• **Assignment**: Look through the data below for the string "routing", and copy every line where it turns up.

• **Listed records**:
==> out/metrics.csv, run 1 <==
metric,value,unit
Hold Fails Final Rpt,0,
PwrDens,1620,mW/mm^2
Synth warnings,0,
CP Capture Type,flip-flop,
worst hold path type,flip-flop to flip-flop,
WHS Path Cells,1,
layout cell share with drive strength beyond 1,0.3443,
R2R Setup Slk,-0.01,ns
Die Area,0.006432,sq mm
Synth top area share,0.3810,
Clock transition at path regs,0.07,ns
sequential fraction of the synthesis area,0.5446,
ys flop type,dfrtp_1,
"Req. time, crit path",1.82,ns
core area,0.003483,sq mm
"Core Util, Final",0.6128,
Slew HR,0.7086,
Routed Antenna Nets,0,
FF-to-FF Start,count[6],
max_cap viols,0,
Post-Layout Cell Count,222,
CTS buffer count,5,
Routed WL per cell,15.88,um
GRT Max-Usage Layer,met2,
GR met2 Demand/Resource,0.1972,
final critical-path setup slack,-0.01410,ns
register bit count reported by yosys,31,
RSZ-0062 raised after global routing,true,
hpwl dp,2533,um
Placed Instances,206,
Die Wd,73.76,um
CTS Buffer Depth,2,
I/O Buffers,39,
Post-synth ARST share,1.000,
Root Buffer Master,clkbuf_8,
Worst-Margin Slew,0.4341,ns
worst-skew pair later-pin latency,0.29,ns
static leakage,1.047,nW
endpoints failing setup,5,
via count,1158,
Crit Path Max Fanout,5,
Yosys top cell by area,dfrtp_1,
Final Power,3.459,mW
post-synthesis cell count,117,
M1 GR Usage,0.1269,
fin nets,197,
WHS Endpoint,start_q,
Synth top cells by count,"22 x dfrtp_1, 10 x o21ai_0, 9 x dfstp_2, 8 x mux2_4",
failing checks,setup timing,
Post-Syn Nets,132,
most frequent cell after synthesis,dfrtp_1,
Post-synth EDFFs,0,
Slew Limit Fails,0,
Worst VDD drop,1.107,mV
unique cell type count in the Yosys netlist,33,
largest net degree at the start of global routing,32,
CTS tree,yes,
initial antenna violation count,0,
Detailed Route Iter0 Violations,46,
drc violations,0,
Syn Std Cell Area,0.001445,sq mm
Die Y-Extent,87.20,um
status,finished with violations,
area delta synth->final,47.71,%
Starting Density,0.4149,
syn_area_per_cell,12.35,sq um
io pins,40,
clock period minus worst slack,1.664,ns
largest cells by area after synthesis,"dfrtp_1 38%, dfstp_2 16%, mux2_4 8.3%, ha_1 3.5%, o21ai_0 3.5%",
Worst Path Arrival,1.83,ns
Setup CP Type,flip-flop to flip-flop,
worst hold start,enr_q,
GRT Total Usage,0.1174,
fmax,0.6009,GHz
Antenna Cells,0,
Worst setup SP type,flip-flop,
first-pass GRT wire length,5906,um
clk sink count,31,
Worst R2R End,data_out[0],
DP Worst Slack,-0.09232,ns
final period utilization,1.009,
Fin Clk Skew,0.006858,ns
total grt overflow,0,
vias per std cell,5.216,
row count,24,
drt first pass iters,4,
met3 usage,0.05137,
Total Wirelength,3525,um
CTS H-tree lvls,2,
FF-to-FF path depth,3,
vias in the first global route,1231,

• **Result of the task**:
RSZ-0062 raised after global routing,true,
largest net degree at the start of global routing,32,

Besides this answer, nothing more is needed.